→ **ASSIGNMENT**
Give back an exact copy of the lines below, from the first through the line with "class | count | area, sq um"; please stop there.

Saved data entries:
-- Opening Marker --
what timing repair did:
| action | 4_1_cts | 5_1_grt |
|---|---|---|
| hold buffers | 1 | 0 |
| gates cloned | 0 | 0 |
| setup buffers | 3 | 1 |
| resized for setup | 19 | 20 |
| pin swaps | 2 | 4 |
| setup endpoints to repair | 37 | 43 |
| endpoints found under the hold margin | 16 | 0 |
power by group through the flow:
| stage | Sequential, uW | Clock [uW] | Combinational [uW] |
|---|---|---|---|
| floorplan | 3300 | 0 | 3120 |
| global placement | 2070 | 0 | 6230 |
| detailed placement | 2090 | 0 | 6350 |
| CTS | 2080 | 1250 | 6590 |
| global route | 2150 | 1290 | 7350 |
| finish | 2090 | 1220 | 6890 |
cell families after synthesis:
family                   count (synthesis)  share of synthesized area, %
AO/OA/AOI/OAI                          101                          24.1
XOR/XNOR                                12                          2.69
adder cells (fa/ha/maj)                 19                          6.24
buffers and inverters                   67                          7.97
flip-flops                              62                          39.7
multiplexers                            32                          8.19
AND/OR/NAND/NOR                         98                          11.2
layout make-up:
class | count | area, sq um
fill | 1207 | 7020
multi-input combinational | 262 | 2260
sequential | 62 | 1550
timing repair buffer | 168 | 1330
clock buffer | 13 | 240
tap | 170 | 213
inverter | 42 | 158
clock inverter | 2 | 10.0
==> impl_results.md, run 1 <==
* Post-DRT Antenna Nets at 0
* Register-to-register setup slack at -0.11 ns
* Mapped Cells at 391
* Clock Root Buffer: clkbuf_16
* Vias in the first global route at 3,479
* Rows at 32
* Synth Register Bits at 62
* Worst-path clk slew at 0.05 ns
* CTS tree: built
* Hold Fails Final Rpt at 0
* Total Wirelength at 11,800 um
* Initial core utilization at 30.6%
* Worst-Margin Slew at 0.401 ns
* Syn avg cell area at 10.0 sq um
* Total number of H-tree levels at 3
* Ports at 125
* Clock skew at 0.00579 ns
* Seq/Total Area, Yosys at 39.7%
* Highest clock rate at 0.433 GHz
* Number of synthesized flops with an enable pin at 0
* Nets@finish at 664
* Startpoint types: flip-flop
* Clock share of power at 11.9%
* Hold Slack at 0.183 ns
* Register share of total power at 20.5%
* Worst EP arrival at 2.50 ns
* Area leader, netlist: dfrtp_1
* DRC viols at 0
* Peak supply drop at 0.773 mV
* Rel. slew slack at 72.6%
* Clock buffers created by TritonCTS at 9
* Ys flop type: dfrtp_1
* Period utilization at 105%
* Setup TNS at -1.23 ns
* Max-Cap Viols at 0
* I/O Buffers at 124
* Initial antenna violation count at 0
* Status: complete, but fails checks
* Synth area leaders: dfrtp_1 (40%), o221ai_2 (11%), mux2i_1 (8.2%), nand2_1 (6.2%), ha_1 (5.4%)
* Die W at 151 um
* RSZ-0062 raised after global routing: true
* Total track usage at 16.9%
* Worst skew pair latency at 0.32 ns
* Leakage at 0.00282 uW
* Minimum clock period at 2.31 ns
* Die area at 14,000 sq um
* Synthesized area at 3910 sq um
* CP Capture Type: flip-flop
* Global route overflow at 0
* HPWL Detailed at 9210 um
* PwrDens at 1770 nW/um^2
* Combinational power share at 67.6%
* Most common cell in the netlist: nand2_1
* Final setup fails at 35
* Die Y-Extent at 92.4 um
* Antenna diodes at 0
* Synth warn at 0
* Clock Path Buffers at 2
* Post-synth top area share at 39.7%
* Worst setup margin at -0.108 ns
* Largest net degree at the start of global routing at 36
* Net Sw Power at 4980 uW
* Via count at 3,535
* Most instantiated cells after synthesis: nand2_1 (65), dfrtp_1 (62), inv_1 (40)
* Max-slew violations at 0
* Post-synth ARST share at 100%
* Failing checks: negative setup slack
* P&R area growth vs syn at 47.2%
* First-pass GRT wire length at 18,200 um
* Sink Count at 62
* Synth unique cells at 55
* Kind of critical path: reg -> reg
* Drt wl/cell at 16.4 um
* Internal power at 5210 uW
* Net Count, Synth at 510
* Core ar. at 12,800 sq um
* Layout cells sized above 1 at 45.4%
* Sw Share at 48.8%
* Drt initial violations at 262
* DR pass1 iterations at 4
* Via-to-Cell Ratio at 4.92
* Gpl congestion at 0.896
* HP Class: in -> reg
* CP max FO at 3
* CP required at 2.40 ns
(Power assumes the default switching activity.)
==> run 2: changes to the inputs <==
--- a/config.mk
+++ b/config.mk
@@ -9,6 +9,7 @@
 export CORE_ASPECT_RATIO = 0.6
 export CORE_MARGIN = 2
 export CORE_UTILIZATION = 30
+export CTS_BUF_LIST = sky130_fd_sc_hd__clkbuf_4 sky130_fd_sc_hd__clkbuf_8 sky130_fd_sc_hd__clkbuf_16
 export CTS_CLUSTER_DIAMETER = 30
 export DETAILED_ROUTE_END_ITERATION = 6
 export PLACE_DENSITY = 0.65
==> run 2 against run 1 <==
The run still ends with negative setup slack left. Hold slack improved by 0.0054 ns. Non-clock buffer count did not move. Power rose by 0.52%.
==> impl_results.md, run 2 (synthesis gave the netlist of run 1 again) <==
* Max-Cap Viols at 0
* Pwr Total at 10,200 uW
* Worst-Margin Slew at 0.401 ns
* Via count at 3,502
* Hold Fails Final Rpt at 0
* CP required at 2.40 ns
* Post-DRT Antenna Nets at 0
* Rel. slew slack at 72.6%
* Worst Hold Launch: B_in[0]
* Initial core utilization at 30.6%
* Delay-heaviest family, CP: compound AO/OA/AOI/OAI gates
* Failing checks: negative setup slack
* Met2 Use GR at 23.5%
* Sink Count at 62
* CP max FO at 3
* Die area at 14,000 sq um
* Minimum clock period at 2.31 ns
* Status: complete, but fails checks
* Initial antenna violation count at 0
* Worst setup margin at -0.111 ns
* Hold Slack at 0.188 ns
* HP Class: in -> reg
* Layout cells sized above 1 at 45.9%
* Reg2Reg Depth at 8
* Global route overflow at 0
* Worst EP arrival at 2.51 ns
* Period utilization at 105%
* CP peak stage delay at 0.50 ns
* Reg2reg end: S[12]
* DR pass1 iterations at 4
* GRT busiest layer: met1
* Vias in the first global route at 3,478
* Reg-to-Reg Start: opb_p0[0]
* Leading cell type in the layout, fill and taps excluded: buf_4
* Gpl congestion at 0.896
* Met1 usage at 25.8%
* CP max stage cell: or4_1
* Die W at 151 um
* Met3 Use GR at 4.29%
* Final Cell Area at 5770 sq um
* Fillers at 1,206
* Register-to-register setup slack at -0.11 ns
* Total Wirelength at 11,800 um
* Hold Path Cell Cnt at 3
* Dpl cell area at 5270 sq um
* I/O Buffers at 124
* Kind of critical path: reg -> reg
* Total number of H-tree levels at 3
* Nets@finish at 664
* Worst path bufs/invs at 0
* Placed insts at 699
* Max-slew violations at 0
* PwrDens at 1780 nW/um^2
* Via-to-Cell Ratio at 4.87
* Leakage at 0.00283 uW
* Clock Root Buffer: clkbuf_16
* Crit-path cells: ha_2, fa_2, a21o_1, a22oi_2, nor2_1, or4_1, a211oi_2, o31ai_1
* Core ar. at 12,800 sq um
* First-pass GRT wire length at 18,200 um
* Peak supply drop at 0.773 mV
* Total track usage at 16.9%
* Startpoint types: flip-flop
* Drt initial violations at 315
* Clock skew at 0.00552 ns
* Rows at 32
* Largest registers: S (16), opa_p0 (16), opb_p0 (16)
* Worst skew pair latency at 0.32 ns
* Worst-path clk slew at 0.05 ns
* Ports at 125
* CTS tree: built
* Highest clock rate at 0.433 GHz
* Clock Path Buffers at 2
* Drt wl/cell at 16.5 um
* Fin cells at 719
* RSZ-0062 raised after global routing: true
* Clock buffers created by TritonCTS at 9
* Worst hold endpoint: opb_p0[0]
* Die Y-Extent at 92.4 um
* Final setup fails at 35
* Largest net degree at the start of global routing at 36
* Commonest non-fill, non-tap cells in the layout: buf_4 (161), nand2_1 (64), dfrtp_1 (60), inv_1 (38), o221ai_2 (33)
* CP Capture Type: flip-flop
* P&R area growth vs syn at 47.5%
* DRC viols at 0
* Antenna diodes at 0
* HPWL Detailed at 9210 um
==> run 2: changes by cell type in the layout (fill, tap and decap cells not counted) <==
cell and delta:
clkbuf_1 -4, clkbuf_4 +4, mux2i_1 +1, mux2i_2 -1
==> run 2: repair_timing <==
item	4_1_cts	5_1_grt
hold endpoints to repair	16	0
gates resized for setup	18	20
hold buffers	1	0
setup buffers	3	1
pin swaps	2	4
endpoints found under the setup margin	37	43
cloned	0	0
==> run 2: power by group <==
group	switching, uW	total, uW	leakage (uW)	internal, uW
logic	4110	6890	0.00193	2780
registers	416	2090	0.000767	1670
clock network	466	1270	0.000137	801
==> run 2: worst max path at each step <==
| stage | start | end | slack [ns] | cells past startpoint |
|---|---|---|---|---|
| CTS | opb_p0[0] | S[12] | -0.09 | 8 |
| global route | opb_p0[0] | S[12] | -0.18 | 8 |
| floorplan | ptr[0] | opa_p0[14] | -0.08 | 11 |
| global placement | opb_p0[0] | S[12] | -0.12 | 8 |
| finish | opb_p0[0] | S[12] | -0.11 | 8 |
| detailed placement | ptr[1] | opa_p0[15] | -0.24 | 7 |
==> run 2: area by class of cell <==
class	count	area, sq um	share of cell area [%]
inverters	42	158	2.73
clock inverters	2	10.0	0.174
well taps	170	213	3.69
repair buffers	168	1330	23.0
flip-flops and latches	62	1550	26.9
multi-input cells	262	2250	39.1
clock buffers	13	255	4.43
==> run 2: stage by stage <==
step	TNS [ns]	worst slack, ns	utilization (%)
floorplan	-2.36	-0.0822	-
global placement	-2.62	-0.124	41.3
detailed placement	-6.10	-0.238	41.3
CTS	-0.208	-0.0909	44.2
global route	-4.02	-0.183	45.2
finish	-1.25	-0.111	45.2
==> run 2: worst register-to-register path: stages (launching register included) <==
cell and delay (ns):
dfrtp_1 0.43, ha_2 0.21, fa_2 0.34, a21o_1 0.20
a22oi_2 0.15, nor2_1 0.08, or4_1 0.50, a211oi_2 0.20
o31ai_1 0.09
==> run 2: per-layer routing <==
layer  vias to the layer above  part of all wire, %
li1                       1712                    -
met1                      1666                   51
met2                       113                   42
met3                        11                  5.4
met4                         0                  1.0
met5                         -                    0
-- Closing Marker --
→ **SOLUTION FOR THIS TASK**
what timing repair did:
| action | 4_1_cts | 5_1_grt |
|---|---|---|
| hold buffers | 1 | 0 |
| gates cloned | 0 | 0 |
| setup buffers | 3 | 1 |
| resized for setup | 19 | 20 |
| pin swaps | 2 | 4 |
| setup endpoints to repair | 37 | 43 |
| endpoints found under the hold margin | 16 | 0 |
power by group through the flow:
| stage | Sequential, uW | Clock [uW] | Combinational [uW] |
|---|---|---|---|
| floorplan | 3300 | 0 | 3120 |
| global placement | 2070 | 0 | 6230 |
| detailed placement | 2090 | 0 | 6350 |
| CTS | 2080 | 1250 | 6590 |
| global route | 2150 | 1290 | 7350 |
| finish | 2090 | 1220 | 6890 |
cell families after synthesis:
family                   count (synthesis)  share of synthesized area, %
AO/OA/AOI/OAI                          101                          24.1
XOR/XNOR                                12                          2.69
adder cells (fa/ha/maj)                 19                          6.24
buffers and inverters                   67                          7.97
flip-flops                              62                          39.7
multiplexers                            32                          8.19
AND/OR/NAND/NOR                         98                          11.2
layout make-up:
class | count | area, sq um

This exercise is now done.